Task description
Look through the records below, and copy out every line that holds the string "buffers".

____ Information provided

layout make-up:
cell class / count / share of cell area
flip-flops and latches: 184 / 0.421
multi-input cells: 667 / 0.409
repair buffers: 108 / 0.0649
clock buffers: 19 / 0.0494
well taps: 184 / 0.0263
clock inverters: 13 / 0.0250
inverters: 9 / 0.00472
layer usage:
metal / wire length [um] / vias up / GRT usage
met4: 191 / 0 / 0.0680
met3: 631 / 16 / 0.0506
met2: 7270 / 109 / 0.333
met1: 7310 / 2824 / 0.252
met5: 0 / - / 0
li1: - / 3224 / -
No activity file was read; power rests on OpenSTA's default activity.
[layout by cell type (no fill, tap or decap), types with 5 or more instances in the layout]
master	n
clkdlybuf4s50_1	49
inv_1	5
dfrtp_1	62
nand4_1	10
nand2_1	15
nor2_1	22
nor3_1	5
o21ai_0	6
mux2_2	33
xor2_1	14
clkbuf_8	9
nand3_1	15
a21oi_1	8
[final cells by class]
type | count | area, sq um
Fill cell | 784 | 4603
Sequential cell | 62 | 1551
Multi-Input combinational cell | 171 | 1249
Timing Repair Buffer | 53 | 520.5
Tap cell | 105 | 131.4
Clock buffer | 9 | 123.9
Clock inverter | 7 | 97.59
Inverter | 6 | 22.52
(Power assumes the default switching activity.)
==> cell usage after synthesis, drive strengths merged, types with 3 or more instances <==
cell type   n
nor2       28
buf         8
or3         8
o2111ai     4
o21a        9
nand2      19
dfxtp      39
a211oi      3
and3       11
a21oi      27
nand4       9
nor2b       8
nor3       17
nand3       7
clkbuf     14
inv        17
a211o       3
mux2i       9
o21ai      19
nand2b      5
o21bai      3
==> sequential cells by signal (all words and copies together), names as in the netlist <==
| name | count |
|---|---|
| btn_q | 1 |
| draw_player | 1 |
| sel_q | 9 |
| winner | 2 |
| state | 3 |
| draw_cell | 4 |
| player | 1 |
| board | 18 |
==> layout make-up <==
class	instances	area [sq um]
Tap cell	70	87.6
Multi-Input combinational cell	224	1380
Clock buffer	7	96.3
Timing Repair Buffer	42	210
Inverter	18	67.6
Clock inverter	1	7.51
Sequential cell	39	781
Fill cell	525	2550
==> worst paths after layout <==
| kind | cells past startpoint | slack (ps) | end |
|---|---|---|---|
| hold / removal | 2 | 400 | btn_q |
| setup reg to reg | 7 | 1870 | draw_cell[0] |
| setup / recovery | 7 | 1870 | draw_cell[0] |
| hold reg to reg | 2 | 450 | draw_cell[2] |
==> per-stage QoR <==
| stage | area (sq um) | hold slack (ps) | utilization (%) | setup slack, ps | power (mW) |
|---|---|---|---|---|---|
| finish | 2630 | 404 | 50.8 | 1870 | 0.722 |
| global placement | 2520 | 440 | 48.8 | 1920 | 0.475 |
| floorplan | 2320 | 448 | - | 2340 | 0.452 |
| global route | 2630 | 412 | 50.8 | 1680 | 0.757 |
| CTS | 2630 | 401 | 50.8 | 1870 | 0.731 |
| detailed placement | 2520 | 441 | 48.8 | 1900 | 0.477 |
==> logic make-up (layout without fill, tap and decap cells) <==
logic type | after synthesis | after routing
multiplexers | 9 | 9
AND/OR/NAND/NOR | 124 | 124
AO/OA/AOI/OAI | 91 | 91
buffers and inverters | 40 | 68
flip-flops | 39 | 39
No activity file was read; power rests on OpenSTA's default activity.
<file path="src/rtl/rasterizer_vertex_fetch_multi.sv">
// Vertex fetch engine: pipelined Avalon-MM word reads assembled into WORDS-word vertices,
// delivered in order through a first-word-fall-through FIFO. Optional VFETCH_PERF_CNT_EN adds perf counters.
module rasterizer_vertex_fetch_multi #(
  parameter int ADDR_W          = 26,
  parameter int DATA_W          = 32,
  parameter int WORDS           = 3,
  parameter int MAX_OUTSTANDING = 4,
  parameter int FIFO_DEPTH      = 4,
  parameter int CNT_W           = 16
) (
  input  logic                    clock,
  input  logic                    reset,
  output logic [ADDR_W-1:0]       master_address,
  output logic                    master_read,
  output logic                    master_write,
  output logic [DATA_W/8-1:0]     master_byteenable,
  output logic [DATA_W-1:0]       master_writedata,
  input  logic [DATA_W-1:0]       master_readdata,
  input  logic                    master_readdatavalid,
  input  logic                    master_waitrequest,
  input  logic                    cmd_valid,
  output logic                    cmd_ready,
  input  logic [ADDR_W-1:0]       cmd_addr,
  input  logic [CNT_W-1:0]        cmd_count,
  output logic                    vtx_valid,
  input  logic                    vtx_ready,
  output logic [WORDS*DATA_W-1:0] vtx_data,
  output logic                    vtx_last,
  output logic                    busy,
  output logic [1:0]              fsm_state
`ifdef VFETCH_PERF_CNT_EN
  ,
  output logic [31:0]             stall_cycles,
  output logic [31:0]             vtx_fetched
`endif
);
  // Handshakes: a transfer happens on the rising edge where valid & ready (Avalon: read & !waitrequest);
  // an offered item (read request, vertex) is held unchanged until it is taken.

  localparam int VTX_W = WORDS * DATA_W;
  localparam int OUT_W = $clog2(MAX_OUTSTANDING + 1);
  localparam int RES_W = $clog2(FIFO_DEPTH + 1);
  localparam int PTR_W = $clog2(FIFO_DEPTH);
  localparam int IDX_W = (WORDS > 1) ? $clog2(WORDS) : 1;
  localparam logic [IDX_W-1:0]  LAST_IDX  = IDX_W'(WORDS - 1);
  localparam logic [OUT_W-1:0]  MAX_OUT   = OUT_W'(MAX_OUTSTANDING);
  localparam logic [RES_W-1:0]  RES_MAX   = RES_W'(FIFO_DEPTH);
  localparam logic [ADDR_W-1:0] ADDR_STEP = ADDR_W'(DATA_W / 8);
  localparam logic [CNT_W-1:0]  CNT_ONE   = CNT_W'(1);

  typedef enum logic [1:0] {
    S_IDLE  = 2'd0,
    S_ISSUE = 2'd1,
    S_DRAIN = 2'd2
  } state_t;

  state_t            state;
  logic [ADDR_W-1:0] addr_q;
  logic [CNT_W-1:0]  issue_left;
  logic [CNT_W-1:0]  push_left;
  logic [IDX_W-1:0]  issue_idx;
  logic [IDX_W-1:0]  asm_idx;
  logic [OUT_W-1:0]  outstanding;
  logic [RES_W-1:0]  reserved;
  logic [VTX_W-1:0]  asm_vec;
  logic [VTX_W-1:0]  push_data;
  logic [VTX_W:0]    fifo_mem [FIFO_DEPTH];
  logic [PTR_W:0]    wr_ptr;
  logic [PTR_W:0]    rd_ptr;

  logic accept, first_accept, ret, push, pop, fifo_empty;

  // Request is a pure function of registered state; outstanding and reserved can only
  // fall while a request waits, so an offered read never gets withdrawn.
  assign master_read       = (state == S_ISSUE) && (outstanding < MAX_OUT) &&
                             ((issue_idx != '0) || (reserved < RES_MAX));
  assign master_address    = addr_q;
  assign master_write      = 1'b0;
  assign master_byteenable = '1;
  assign master_writedata  = '0;

  assign accept       = master_read & ~master_waitrequest;
  assign first_accept = accept & (issue_idx == '0);
  assign ret          = master_readdatavalid & (outstanding != '0);
  assign push         = ret & (asm_idx == LAST_IDX);
  assign fifo_empty   = (wr_ptr == rd_ptr);
  assign vtx_valid    = ~fifo_empty;
  assign pop          = vtx_valid & vtx_ready;
  assign {vtx_last, vtx_data} = fifo_mem[rd_ptr[PTR_W-1:0]];
  assign cmd_ready    = (state == S_IDLE);
  assign busy         = (state != S_IDLE) | ~fifo_empty;
  assign fsm_state    = state;

  always_comb begin
    push_data = asm_vec;
    push_data[(WORDS-1)*DATA_W +: DATA_W] = master_readdata;
  end

  always_ff @(posedge clock or negedge reset) begin
    if (!reset) begin
      state       <= S_IDLE;
      addr_q      <= '0;
      issue_left  <= '0;
      push_left   <= '0;
      issue_idx   <= '0;
      asm_idx     <= '0;
      outstanding <= '0;
      reserved    <= '0;
      asm_vec     <= '0;
    end else begin
      case (state)
        S_IDLE: begin
          if (cmd_valid && (cmd_count != '0)) begin
            addr_q     <= cmd_addr;
            issue_left <= cmd_count;
            push_left  <= cmd_count;
            issue_idx  <= '0;
            state      <= S_ISSUE;
          end
        end
        S_ISSUE: begin
          if (accept) begin
            addr_q <= addr_q + ADDR_STEP;
            if (issue_idx == LAST_IDX) begin
              issue_idx  <= '0;
              issue_left <= issue_left - CNT_ONE;
              if (issue_left == CNT_ONE) state <= S_DRAIN;
            end else begin
              issue_idx <= issue_idx + 1'b1;
            end
          end
        end
        S_DRAIN: begin
          if ((outstanding == '0) && (push_left == '0)) state <= S_IDLE;
        end
        default: state <= S_IDLE;
      endcase

      if (accept && !ret)      outstanding <= outstanding + 1'b1;
      else if (!accept && ret) outstanding <= outstanding - 1'b1;

      // One FIFO slot per vertex in flight, claimed by its first read, freed by its pop.
      if (first_accept && !pop)      reserved <= reserved + 1'b1;
      else if (!first_accept && pop) reserved <= reserved - 1'b1;

      if (ret) begin
        if (asm_idx == LAST_IDX) begin
          asm_idx   <= '0;
          push_left <= push_left - CNT_ONE;
        end else begin
          asm_vec[asm_idx*DATA_W +: DATA_W] <= master_readdata;
          asm_idx <= asm_idx + 1'b1;
        end
      end
    end
  end

  always_ff @(posedge clock or negedge reset) begin
    if (!reset) begin
      wr_ptr <= '0;
      rd_ptr <= '0;
      for (int i = 0; i < FIFO_DEPTH; i++) fifo_mem[i] <= '0;
    end else begin
      if (push) begin
        fifo_mem[wr_ptr[PTR_W-1:0]] <= {(push_left == CNT_ONE), push_data};
        wr_ptr <= wr_ptr + 1'b1;
      end
      if (pop) rd_ptr <= rd_ptr + 1'b1;
    end
  end

`ifdef VFETCH_PERF_CNT_EN
  always_ff @(posedge clock or negedge reset) begin
    if (!reset) begin
      stall_cycles <= '0;
      vtx_fetched  <= '0;
    end else begin
      if (master_read && master_waitrequest && (stall_cycles != '1)) stall_cycles <= stall_cycles + 1'b1;
      if (push && (vtx_fetched != '1)) vtx_fetched <= vtx_fetched + 1'b1;
    end
  end
`endif

endmodule

</file>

________

Solution
repair buffers: 108 / 0.0649
clock buffers: 19 / 0.0494
buffers and inverters | 40 | 68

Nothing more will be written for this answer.